▶ _About this task_: Pull every line that holds the word "edit" from the entries.

▶ _Input data_:
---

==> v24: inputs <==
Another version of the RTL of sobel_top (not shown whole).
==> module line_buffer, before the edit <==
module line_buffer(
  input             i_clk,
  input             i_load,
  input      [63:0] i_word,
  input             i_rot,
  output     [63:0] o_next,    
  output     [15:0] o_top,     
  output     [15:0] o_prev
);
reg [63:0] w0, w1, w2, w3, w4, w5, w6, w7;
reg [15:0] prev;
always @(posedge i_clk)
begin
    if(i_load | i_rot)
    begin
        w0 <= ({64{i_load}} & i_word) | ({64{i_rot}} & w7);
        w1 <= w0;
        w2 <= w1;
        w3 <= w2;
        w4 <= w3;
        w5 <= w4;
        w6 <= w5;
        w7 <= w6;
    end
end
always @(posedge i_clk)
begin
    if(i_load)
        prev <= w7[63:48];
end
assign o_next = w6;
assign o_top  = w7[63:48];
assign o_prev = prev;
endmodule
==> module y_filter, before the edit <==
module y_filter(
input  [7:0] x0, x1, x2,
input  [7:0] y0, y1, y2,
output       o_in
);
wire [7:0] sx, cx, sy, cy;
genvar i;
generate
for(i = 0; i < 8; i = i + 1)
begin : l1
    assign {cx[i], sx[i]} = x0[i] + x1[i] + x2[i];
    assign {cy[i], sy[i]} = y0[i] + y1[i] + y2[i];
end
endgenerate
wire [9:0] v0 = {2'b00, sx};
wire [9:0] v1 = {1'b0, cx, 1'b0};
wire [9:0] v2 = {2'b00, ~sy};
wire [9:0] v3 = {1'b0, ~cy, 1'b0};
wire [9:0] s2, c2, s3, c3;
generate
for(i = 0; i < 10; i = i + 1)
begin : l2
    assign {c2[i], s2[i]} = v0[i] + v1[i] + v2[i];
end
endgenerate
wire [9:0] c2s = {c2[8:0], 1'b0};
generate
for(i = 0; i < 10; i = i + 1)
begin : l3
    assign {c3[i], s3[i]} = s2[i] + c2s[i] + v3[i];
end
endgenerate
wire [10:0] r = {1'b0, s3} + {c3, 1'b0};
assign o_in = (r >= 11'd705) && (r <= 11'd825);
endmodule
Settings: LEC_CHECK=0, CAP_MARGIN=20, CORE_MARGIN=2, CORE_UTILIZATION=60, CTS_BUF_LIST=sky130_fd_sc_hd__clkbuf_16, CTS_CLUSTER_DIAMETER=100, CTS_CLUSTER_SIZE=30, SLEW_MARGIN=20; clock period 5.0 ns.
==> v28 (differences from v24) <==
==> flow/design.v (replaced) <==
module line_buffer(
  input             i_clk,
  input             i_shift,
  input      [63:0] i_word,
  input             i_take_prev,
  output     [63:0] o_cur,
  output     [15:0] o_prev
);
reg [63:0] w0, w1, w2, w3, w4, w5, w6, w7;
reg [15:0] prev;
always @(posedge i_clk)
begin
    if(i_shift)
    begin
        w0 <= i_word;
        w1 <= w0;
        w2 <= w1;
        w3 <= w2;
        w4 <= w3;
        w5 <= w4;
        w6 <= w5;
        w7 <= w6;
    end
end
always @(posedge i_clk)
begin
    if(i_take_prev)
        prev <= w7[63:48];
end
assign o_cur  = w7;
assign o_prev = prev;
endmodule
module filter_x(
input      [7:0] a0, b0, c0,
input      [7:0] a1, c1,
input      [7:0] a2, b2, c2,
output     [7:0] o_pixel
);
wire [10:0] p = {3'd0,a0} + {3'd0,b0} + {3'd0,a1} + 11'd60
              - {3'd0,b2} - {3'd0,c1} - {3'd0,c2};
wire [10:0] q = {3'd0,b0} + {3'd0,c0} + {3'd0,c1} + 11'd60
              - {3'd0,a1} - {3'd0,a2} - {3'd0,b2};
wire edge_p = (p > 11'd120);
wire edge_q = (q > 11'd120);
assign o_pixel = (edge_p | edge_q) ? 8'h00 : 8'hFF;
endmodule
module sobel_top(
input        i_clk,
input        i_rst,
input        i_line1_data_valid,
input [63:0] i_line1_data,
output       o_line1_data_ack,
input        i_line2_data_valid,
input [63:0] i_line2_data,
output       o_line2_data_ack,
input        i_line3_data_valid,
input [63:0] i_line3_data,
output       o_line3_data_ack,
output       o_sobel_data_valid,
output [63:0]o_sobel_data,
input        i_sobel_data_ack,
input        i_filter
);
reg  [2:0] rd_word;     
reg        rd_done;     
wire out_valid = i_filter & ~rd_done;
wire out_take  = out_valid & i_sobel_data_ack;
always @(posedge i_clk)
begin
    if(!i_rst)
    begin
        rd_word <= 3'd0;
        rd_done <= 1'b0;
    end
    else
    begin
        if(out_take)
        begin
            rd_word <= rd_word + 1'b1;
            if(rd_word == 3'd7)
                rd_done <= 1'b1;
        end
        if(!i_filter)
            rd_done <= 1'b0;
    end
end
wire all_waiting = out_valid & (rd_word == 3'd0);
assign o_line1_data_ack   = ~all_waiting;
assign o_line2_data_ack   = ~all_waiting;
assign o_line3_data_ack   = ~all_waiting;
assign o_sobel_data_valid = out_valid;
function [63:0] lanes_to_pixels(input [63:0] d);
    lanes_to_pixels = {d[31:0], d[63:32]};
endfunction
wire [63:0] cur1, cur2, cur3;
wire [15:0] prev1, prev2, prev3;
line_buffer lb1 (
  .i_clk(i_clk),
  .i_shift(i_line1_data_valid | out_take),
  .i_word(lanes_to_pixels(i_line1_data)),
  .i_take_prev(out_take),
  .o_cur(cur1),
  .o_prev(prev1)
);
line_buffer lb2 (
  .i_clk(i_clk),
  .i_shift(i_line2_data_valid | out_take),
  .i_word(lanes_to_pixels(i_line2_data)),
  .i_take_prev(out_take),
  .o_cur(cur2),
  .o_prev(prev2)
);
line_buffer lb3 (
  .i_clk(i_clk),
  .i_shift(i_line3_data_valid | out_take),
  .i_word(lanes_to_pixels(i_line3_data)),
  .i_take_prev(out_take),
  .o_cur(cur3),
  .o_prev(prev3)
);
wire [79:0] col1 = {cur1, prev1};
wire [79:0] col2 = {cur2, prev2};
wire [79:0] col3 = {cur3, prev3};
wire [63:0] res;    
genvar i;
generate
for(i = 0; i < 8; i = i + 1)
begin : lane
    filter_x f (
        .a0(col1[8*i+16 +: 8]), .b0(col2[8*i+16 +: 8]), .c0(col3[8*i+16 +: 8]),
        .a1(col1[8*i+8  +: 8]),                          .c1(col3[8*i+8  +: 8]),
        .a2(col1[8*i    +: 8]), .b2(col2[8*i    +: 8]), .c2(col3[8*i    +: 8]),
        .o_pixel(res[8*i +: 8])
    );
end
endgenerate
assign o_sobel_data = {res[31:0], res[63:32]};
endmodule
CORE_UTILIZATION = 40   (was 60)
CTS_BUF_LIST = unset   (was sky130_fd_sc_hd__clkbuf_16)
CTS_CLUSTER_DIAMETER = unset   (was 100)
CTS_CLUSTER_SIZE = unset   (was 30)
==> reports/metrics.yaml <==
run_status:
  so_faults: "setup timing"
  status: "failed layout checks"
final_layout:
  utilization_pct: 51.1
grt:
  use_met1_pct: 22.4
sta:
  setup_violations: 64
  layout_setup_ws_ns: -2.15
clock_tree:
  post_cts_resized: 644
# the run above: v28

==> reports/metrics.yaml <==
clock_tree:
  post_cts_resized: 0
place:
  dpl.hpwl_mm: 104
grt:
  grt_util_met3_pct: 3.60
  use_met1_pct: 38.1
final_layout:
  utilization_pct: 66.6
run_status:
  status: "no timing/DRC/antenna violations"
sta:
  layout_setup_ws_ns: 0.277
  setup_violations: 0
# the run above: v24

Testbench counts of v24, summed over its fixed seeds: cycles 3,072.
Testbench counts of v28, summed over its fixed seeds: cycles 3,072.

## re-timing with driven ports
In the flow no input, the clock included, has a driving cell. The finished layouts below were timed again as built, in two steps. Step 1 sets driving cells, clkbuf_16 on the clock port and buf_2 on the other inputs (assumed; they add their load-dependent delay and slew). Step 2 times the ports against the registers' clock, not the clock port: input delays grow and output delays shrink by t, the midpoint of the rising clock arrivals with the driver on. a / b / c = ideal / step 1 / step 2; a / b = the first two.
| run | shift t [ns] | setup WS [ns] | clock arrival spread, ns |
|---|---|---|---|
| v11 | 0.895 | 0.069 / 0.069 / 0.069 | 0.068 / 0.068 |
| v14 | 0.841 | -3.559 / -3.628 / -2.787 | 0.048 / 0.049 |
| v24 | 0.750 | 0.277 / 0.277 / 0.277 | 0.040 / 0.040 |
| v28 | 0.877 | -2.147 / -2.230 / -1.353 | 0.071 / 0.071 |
From an optimization exercise on the open Yosys and OpenROAD flow, aimed at small area and a short achievable clock period; shortcuts taken in it are not production practice.
The RTL was checked by simulation tests, not by an equivalence proof against the original design.

==> flow/design.v (excerpt) <==
module FilterPipe (
    input  wire         clk,
    input  wire         rst,
    input  wire         in_valid,
    input  wire [2:0]   op_code,
    input  wire [1:0]   matrix_size,
    input  wire [199:0] matrix_a,
    input  wire [199:0] matrix_b,
    input  wire [199:0] matrix_c,
    output reg          out_valid,
    output reg  [7:0]   result
);
For scale: about 6900 cells after synthesis, ~620 I/O pins, ~0.089 mm2 of cells after synthesis.
==> flow/config.mk <==
export PLATFORM = sky130hd
export DESIGN_NAME = FilterPipe
export DESIGN_NICKNAME = FilterPipe
export VERILOG_FILES = /design/flow/design.v
export SDC_FILE = /design/flow/constraint.sdc
export NUM_CORES = 8
export LEC_CHECK = 0
export CAP_MARGIN = 20
export CELL_PAD_IN_SITES_DETAIL_PLACEMENT = 1
export CORE_MARGIN = 2
export CORE_UTILIZATION = 40
export CTS_CLUSTER_DIAMETER = 60
export CTS_CLUSTER_SIZE = 20
export PLACE_DENSITY_LB_ADDON = 0.1
export SLEW_MARGIN = 20
export SYNTH_HIERARCHICAL = 1
==> flow/constraint.sdc <==
create_clock -name core_clock -period 190.0 [get_ports {clk}]
set_input_delay 38.0000 -clock core_clock [delete_from_list [all_inputs] [get_ports {clk}]]
set_output_delay 38.0000 -clock core_clock [all_outputs]
set_load 0.01 [all_outputs]
standard.sh (not shown) runs the stock make flow with config.mk's settings and CLKGATE_MAP_FILE= SYNTH_SCRIPT=/design/flow/synth_recipe.tcl, a recipe that flattens the netlist after the stock synthesis.
==> flow/flow/run.sh <==
#!/bin/bash
# The standard layout (the standard.sh: ORFS synthesis to finish), with the
# port buffers that global placement inserts made sky130_fd_sc_hd__buf_1 cells
# instead of the cell buffer_ports picks by default.
set -euo pipefail
export BUFFER_PORTS_ARGS="-buffer_cell sky130_fd_sc_hd__buf_1"
bash standard.sh finish > standard.log 2>&1
The starting point completed without violations.
Then changed:
CELL_PAD_IN_SITES_DETAIL_PLACEMENT = unset   (was 1)
CORE_UTILIZATION = 30   (was 40)
After rerunning: Design area rises slightly. Final cell count rises by roughly a tenth. Utilization falls by 10 points.

lane 1:
FilterPipe again, from the RTL that the note above started with.
clock: 190.0 ns
lec_check: 0
cap_margin: 20
cell_pad_in_sites_detail_placement: 1
core_margin: 2
core_utilization: 40
cts_cluster_diameter: 60
cts_cluster_size: 20
gpl_timing_driven: 0
place_density_lb_addon: 0.1
slew_margin: 20
synth_hierarchical: 1
==> flow/flow/run.sh <==
#!/bin/bash
# The standard layout (the standard.sh: ORFS from synthesis to finish) with
# two changes: the buffers that ABC inserted are removed at floorplan
# (REMOVE_ABC_BUFFERS=1, as global placement is not timing driven here), and
# the port buffers that global placement inserts are sky130_fd_sc_hd__buf_1.
# make's output goes to standard.log; ORFS keeps each step's log under orfs/logs.
set -euo pipefail
export BUFFER_PORTS_ARGS="-buffer_cell sky130_fd_sc_hd__buf_1"
bash standard.sh REMOVE_ABC_BUFFERS=1 finish > standard.log 2>&1
Input changes introduced in lane 2 (baseline for comparison: lane 1):
- a change of CTS_CLUSTER_DIAMETER from 60 to 80
- a change of CTS_CLUSTER_SIZE from 20 to 30
==> flow/flow/run.sh <==
#!/bin/bash
# The standard layout (the standard.sh: ORFS from synthesis to finish) with
# three changes:
#  - ABC maps the logic for a load of 1 (ABC_LOAD_IN_FF=1) instead of the
#    platform's 5, so it does not upsize the small AOI cells it maps;
#  - the buffers that ABC inserted are removed at floorplan
#    (REMOVE_ABC_BUFFERS=1, as global placement is not timing driven here);
#  - the port buffers that global placement inserts are sky130_fd_sc_hd__buf_1.
# make's output goes to standard.log; ORFS keeps each step's log under orfs/logs.
set -euo pipefail
export BUFFER_PORTS_ARGS="-buffer_cell sky130_fd_sc_hd__buf_1"
bash standard.sh ABC_LOAD_IN_FF=1 REMOVE_ABC_BUFFERS=1 finish > standard.log 2>&1
==> comparison <==
Against lane 1 as the reference, lane 2 delivers a lower setup slack after placement. Lane 2 vs. lane 1: synthesis-to-finish area growth lower; area after synthesis went down; row count shows a reduction of about 0.6%; clock buffer instance count of the final layout saw a decrease. Re x dimension of the die: lane 2 is about 0.43% down on lane 1.
Here is what was changed in the inputs of lane 3 compared with lane 2.
==> flow/flow/run.sh <==
#!/bin/bash
# The standard layout (the standard.sh: ORFS from synthesis to finish) with
# two changes: the buffers that ABC inserted are removed at floorplan
# (REMOVE_ABC_BUFFERS=1, as global placement is not timing driven here), and
# the port buffers that global placement inserts are sky130_fd_sc_hd__buf_1.
# make's output goes to standard.log; ORFS keeps each step's log under orfs/logs.
set -euo pipefail
export BUFFER_PORTS_ARGS="-buffer_cell sky130_fd_sc_hd__buf_1"
bash standard.sh REMOVE_ABC_BUFFERS=1 finish > standard.log 2>&1
==> run summary <==
Going from lane 2 to lane 3, count of plain and timing-repair buffers in the layout held steady, normalized max-slew margin increased by 0.50 points relative to the old numbers. Reported for lane 3 and lane 2, setup TNS turned out identical to the last digit. Setup WNS lane 2 -> lane 3: better.

port drivers added, routing unchanged:
In the flow no input, the clock included, has a driving cell. The finished layouts below were timed again as built, in two steps. Step 1 sets driving cells, clkbuf_16 on the clock port and buf_2 on the other inputs (assumed; they add their load-dependent delay and slew). Step 2 adds t to the input delays and takes it off the output delays; t is the mean of the earliest and latest rising clock arrival at the registers after step 1. Input paths then give back, and output paths get back, about the clock's delay inside the block. Slacks: ideal ports / drivers / drivers and shift; pairs: ideal ports / drivers.
run | t, ns | setup slack, ns | slew at the worst register clock pin (ns) | pins driven straight from the clock port
the first run of note 1 | 0.851 | 150.741 / 150.633 / 150.163 | 0.08 / 0.08 | 1
the second run of note 1 | 0.853 | 150.762 / 150.663 / 149.996 | 0.08 / 0.08 | 1
lane 1 | 0.813 | 150.785 / 150.679 / 150.358 | 0.08 / 0.08 | 1
lane 2 | 0.776 | 150.749 / 150.643 / 150.344 | 0.11 / 0.11 | 1
lane 3 | 0.802 | 150.800 / 150.695 / 150.351 | 0.11 / 0.11 | 1
After both steps every run listed still meets setup and hold. For the second run of note 1, which loses most, drivers alone change the setup slack by -0.099 ns; drivers and shift together by -0.766 ns.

▶ _Reply to the task_:
==> module line_buffer, before the edit <==
==> module y_filter, before the edit <==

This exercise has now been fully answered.